`src/sv/repeating_interval_timer_macros.svh`:
```
// Assertion macros for the repeating interval timer.
// Included by modules that carry concurrent assertions; no other dependencies.
`ifndef REPEATING_INTERVAL_TIMER_MACROS_SVH
`define REPEATING_INTERVAL_TIMER_MACROS_SVH

// Same-cycle implication, off during reset.
`define RIT_ASSERT_NOW(label, clk, rst_n, ante, cons) \
    label: assert property (@(posedge clk) disable iff (!(rst_n)) (ante) |-> (cons)) \
        else $error("rit assertion failed");

// Next-cycle implication, off during reset.
`define RIT_ASSERT_NEXT(label, clk, rst_n, ante, cons) \
    label: assert property (@(posedge clk) disable iff (!(rst_n)) (ante) |=> (cons)) \
        else $error("rit assertion failed");

`endif

```
`src/sv/rit_pkg.sv`:
```
// Package for the repeating interval timer: payload structs, codes, FSM states.
// No dependencies.
`timescale 1ns / 1ps
`default_nettype none

package rit_pkg;

    localparam logic [1:0] FUNC_POLL  = 2'd0;
    localparam logic [1:0] FUNC_STOP  = 2'd1;
    localparam logic [1:0] FUNC_START = 2'd2;

    localparam logic [1:0] CFG_INTERVAL = 2'd0;
    localparam logic [1:0] CFG_LIMIT    = 2'd1;
    localparam logic [1:0] CFG_SAMPLES  = 2'd2;

    localparam logic [3:0] SAMPLES_RESET = 4'd10;

    typedef struct packed {
        logic [1:0]  func;
        logic [31:0] now_ms;
    } t_in;

    typedef struct packed {
        logic        fired;
        logic [31:0] interval_measured;
        logic [31:0] fire_count;
        logic        running;
        logic [31:0] remaining_ms;
        logic [31:0] average_ms;
    } t_out;

    typedef enum logic [1:0] {
        S_IDLE,
        S_SUM,
        S_DIV,
        S_DONE
    } t_state;

endpackage

`default_nettype wire

```
`src/sv/repeating_interval_timer.sv`:
```
// Repeating interval timer: millisecond poll/stop/start timer with interval history
// and a running mean. Depends on rit_pkg and repeating_interval_timer_macros.svh.
//
// Usage: one input transfer (i_valid, o_stall, i_data) carries an operation and the
// current millisecond time; each produces exactly one result transfer (o_valid,
// i_stall, o_data). An input transfer takes place when i_valid is high and o_stall
// low; a result transfer when o_valid is high and i_stall low.
// The history sweep reads one entry a cycle from the history RAM, then a restoring
// divider produces one quotient bit a cycle. One item is in work at a time, so no
// new item is taken before the current one has reached the output register.
// The user writes registers through i_cfg_we/i_cfg_idx/i_cfg_data only while idle;
// the block itself does not enforce it.
// The result sits in an output register, so the next item is taken while an
// earlier result still waits; if the receiver stalls for long, the finished item
// waits in the last step until the output register frees up, holding o_stall high.
// Reset (synchronous, active low) stops all work, drops o_valid, sets the timer
// running with reference 0, count 0, interval and limit 0 and 10 samples.
`timescale 1ns / 1ps
`default_nettype none
`include "repeating_interval_timer_macros.svh"

module repeating_interval_timer #(
    parameter int HISTORY_DEPTH = 10
) (
    input  wire logic          i_clk,
    input  wire logic          i_rst_n,
    input  wire logic          i_cfg_we,
    input  wire logic [1:0]    i_cfg_idx,
    input  wire logic [31:0]   i_cfg_data,
    input  wire logic          i_valid,
    output logic               o_stall,
    input  wire rit_pkg::t_in  i_data,
    output logic               o_valid,
    input  wire logic          i_stall,
    output rit_pkg::t_out      o_data
);

    localparam int PW = (HISTORY_DEPTH > 1) ? $clog2(HISTORY_DEPTH) : 1;
    localparam int CW = $clog2(HISTORY_DEPTH + 1);
    localparam int SW = 32 + CW;
    localparam int BW = $clog2(SW + 1);

    // configuration
    logic [31:0] r_interval;
    logic [31:0] r_limit;
    logic [3:0]  r_samples;

    // timer state
    logic          r_active,  n_active;
    logic [31:0]   r_ref,     n_ref;
    logic [31:0]   r_fires,   n_fires;
    logic [31:0]   r_last,    n_last;
    logic [PW-1:0] r_pos,     n_pos;

    // sequencer
    rit_pkg::t_state r_state, n_state;
    logic [CW-1:0] r_n,   n_n;
    logic [CW-1:0] r_cnt;
    logic [PW-1:0] r_rd_idx, n_rd_idx;
    logic          r_rd_vld;
    logic [31:0]   r_rd_data;
    logic [SW-1:0] r_sum;
    logic [CW:0]   r_rem;
    logic [BW-1:0] r_bit;
    logic [31:0]   hist_mem [HISTORY_DEPTH];

    rit_pkg::t_out r_res, n_res;
    rit_pkg::t_out r_out, n_out;
    logic          r_ov;

    logic        in_xfer, out_xfer, out_free;
    logic        rd_issue, load_out;
    logic        fire, hist_we;
    logic [31:0] since, since_sel;
    logic [CW-1:0] samp_cl;
    logic [CW:0]   rem_sh;
    logic          rem_ge;

    assign in_xfer  = i_valid && !o_stall;
    assign out_xfer = r_ov && !i_stall;
    assign out_free = !r_ov || !i_stall;
    assign o_valid  = r_ov;
    assign o_data   = r_out;

    // step update, evaluated at the input transfer
    always_comb begin
        since     = i_data.now_ms - r_ref;
        fire      = (i_data.func == rit_pkg::FUNC_POLL) && r_active && (since >= r_interval);
        n_active  = r_active;
        n_ref     = r_ref;
        n_fires   = r_fires;
        n_last    = r_last;
        n_pos     = r_pos;
        hist_we   = 1'b0;
        since_sel = since;
        case (i_data.func)
            rit_pkg::FUNC_STOP: begin
                n_active = 1'b0;
            end
            rit_pkg::FUNC_START: begin
                n_active  = 1'b1;
                n_ref     = i_data.now_ms;
                since_sel = '0;
            end
            rit_pkg::FUNC_POLL: begin
                if (fire) begin
                    hist_we = 1'b1;
                    n_last  = since;
                    n_ref   = i_data.now_ms;
                    n_fires = r_fires + 32'd1;
                    n_pos   = (r_pos == PW'(HISTORY_DEPTH - 1)) ? '0 : r_pos + PW'(1);
                    if ((r_limit != '0) && (n_fires >= r_limit)) begin
                        n_active = 1'b0;
                    end
                end
            end
            default: begin
            end
        endcase
        n_rd_idx = (n_pos == '0) ? PW'(HISTORY_DEPTH - 1) : n_pos - PW'(1);

        if (r_samples == '0) begin
            samp_cl = CW'(1);
        end else if (32'(r_samples) > 32'(HISTORY_DEPTH)) begin
            samp_cl = CW'(HISTORY_DEPTH);
        end else begin
            samp_cl = CW'(r_samples);
        end
        n_n = (n_fires < 32'(samp_cl)) ? CW'(n_fires) : samp_cl;

        n_res.fired             = fire;
        n_res.interval_measured = n_last;
        n_res.fire_count        = n_fires;
        n_res.running           = n_active;
        n_res.remaining_ms      = '0;
        n_res.average_ms        = '0;
        if (!fire && n_active && (since_sel < r_interval)) begin
            n_res.remaining_ms = r_interval - since_sel;
        end
    end

    // divider step
    always_comb begin
        rem_sh = {r_rem[CW-1:0], r_sum[SW-1]};
        rem_ge = (rem_sh >= {1'b0, r_n});
    end

    // result with the mean filled in
    always_comb begin
        n_out            = r_res;
        n_out.average_ms = (r_n == '0) ? '0 : r_sum[31:0];
    end

    // next state
    always_comb begin
        n_state = r_state;
        case (r_state)
            rit_pkg::S_IDLE: begin
                if (in_xfer) n_state = rit_pkg::S_SUM;
            end
            rit_pkg::S_SUM: begin
                if ((r_cnt == r_n) && !r_rd_vld) n_state = rit_pkg::S_DIV;
            end
            rit_pkg::S_DIV: begin
                if (r_bit == BW'(1)) n_state = rit_pkg::S_DONE;
            end
            rit_pkg::S_DONE: begin
                if (out_free) n_state = rit_pkg::S_IDLE;
            end
            default: n_state = rit_pkg::S_IDLE;
        endcase
    end

    // sequencer outputs
    always_comb begin
        o_stall  = 1'b1;
        rd_issue = 1'b0;
        load_out = 1'b0;
        case (r_state)
            rit_pkg::S_IDLE: o_stall  = 1'b0;
            rit_pkg::S_SUM:  rd_issue = (r_cnt != r_n);
            rit_pkg::S_DONE: load_out = out_free;
            default: begin
            end
        endcase
    end

    // history RAM
    always_ff @(posedge i_clk) begin
        if (in_xfer && hist_we) begin
            hist_mem[r_pos] <= since;
        end
        if (rd_issue) begin
            r_rd_data <= hist_mem[r_rd_idx];
        end
    end

    always_ff @(posedge i_clk) begin
        if (!i_rst_n) begin
            r_interval <= '0;
            r_limit    <= '0;
            r_samples  <= rit_pkg::SAMPLES_RESET;
            r_active   <= 1'b1;
            r_ref      <= '0;
            r_fires    <= '0;
            r_last     <= '0;
            r_pos      <= '0;
            r_state    <= rit_pkg::S_IDLE;
            r_rd_vld   <= 1'b0;
            r_ov       <= 1'b0;
        end else begin
            if (i_cfg_we) begin
                case (i_cfg_idx)
                    rit_pkg::CFG_INTERVAL: r_interval <= i_cfg_data;
                    rit_pkg::CFG_LIMIT:    r_limit    <= i_cfg_data;
                    rit_pkg::CFG_SAMPLES:  r_samples  <= i_cfg_data[3:0];
                    default: begin
                    end
                endcase
            end
            if (in_xfer) begin
                r_active <= n_active;
                r_ref    <= n_ref;
                r_fires  <= n_fires;
                r_last   <= n_last;
                r_pos    <= n_pos;
            end
            r_state  <= n_state;
            r_rd_vld <= rd_issue;
            if (load_out) begin
                r_ov <= 1'b1;
            end else if (out_xfer) begin
                r_ov <= 1'b0;
            end
        end
    end

    // datapath registers
    always_ff @(posedge i_clk) begin
        if (in_xfer) begin
            r_res    <= n_res;
            r_n      <= n_n;
            r_cnt    <= '0;
            r_rd_idx <= n_rd_idx;
            r_sum    <= '0;
        end
        if (rd_issue) begin
            r_cnt    <= r_cnt + CW'(1);
            r_rd_idx <= (r_rd_idx == '0) ? PW'(HISTORY_DEPTH - 1) : r_rd_idx - PW'(1);
        end
        if (r_rd_vld) begin
            r_sum <= r_sum + SW'(r_rd_data);
        end
        if ((r_state == rit_pkg::S_SUM) && (n_state == rit_pkg::S_DIV)) begin
            r_rem <= '0;
            r_bit <= BW'(SW);
        end
        if (r_state == rit_pkg::S_DIV) begin
            r_rem <= rem_ge ? (rem_sh - {1'b0, r_n}) : rem_sh;
            r_sum <= {r_sum[SW-2:0], rem_ge};
            r_bit <= r_bit - BW'(1);
        end
        if (load_out) begin
            r_out <= n_out;
        end
    end

    `RIT_ASSERT_NOW(a_pos_range, i_clk, i_rst_n, 1'b1, r_pos <= PW'(HISTORY_DEPTH - 1))
    `RIT_ASSERT_NEXT(a_accept_starts, i_clk, i_rst_n, in_xfer, r_state == rit_pkg::S_SUM)
    `RIT_ASSERT_NEXT(a_done_loads, i_clk, i_rst_n, load_out, o_valid && (r_state == rit_pkg::S_IDLE))
    `RIT_ASSERT_NOW(a_fire_no_remain, i_clk, i_rst_n, o_valid && o_data.fired, o_data.remaining_ms == '0)
    `RIT_ASSERT_NOW(a_div_no_issue, i_clk, i_rst_n, r_state == rit_pkg::S_DIV, !rd_issue && !r_rd_vld)

endmodule

`default_nettype wire
```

------------------------

Your assignment. Tell how many lines in the material contain the word "mean". Only the number is wanted.

Response area. 2